Dataset entries:
★ ★ ★

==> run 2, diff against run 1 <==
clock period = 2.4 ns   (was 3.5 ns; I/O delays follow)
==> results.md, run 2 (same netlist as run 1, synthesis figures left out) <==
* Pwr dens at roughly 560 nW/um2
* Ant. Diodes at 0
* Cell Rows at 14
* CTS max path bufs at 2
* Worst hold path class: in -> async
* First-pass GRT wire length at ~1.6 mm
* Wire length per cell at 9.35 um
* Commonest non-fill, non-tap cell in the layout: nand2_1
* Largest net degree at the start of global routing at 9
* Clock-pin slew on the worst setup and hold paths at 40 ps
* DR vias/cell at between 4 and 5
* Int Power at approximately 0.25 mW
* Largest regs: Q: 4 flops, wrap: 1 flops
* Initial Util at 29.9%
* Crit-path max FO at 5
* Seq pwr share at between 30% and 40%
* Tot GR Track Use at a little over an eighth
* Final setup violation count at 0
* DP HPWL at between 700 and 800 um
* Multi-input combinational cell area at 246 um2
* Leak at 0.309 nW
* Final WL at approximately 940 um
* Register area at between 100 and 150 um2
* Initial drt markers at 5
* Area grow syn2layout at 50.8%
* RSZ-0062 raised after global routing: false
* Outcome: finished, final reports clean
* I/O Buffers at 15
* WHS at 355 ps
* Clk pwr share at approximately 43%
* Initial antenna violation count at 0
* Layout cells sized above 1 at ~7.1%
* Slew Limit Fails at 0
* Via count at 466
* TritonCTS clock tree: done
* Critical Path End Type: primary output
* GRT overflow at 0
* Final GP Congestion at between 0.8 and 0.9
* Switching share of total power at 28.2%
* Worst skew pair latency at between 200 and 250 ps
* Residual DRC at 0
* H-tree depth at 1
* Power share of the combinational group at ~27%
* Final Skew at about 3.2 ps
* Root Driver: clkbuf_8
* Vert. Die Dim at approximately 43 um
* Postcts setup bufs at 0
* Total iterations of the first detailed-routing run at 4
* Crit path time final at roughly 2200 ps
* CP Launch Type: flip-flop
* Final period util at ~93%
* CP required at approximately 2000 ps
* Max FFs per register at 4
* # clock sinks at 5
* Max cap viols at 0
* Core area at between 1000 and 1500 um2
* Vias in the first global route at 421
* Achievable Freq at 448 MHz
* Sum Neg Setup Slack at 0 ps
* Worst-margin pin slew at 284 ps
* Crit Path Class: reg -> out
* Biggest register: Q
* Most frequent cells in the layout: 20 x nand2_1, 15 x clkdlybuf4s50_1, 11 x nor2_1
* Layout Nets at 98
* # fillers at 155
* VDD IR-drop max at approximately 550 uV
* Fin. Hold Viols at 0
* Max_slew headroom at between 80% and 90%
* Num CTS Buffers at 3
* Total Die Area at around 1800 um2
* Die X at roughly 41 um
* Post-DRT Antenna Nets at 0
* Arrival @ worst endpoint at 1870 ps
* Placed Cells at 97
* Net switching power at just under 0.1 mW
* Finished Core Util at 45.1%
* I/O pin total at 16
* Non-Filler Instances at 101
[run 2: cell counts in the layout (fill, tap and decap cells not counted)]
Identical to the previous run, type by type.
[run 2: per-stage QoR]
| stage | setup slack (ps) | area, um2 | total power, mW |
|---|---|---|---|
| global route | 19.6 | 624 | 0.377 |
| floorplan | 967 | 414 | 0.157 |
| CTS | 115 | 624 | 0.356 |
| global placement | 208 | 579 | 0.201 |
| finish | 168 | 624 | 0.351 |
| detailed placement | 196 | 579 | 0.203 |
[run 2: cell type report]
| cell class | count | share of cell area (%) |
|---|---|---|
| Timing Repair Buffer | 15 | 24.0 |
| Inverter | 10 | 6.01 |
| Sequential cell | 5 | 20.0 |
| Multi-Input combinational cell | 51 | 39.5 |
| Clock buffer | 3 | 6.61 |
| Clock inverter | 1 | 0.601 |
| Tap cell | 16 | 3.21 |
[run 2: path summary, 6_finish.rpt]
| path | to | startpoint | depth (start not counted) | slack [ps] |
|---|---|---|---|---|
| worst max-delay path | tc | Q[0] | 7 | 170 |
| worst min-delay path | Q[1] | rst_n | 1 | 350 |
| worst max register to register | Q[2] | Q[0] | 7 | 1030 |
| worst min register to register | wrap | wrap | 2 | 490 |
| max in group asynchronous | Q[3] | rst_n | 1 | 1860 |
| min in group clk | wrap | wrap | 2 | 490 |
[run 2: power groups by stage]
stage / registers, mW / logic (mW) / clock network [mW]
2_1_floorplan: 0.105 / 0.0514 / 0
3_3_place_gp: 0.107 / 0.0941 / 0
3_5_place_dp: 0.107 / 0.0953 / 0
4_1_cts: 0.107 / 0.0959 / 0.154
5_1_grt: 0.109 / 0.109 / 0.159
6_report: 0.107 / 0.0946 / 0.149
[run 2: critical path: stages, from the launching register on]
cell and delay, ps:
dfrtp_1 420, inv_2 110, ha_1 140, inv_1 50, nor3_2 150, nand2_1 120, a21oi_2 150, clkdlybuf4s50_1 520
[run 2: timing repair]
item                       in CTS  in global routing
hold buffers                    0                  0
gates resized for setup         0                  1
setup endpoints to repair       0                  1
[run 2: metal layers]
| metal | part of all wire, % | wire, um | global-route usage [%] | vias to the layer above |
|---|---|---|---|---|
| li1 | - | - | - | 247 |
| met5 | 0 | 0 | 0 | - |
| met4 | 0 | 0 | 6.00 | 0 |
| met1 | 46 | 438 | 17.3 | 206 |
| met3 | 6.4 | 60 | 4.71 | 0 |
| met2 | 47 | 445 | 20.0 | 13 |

★ ★ ★

▶ _About this exercise_
Using the entries above, give back exactly the line containing "51 | 39.5 |", the line containing "Q[0] | 7 | 170 |", and every line between them, and nothing else.

▶ _Expected output_
| Multi-Input combinational cell | 51 | 39.5 |
| Clock buffer | 3 | 6.61 |
| Clock inverter | 1 | 0.601 |
| Tap cell | 16 | 3.21 |
[run 2: path summary, 6_finish.rpt]
| path | to | startpoint | depth (start not counted) | slack [ps] |
|---|---|---|---|---|
| worst max-delay path | tc | Q[0] | 7 | 170 |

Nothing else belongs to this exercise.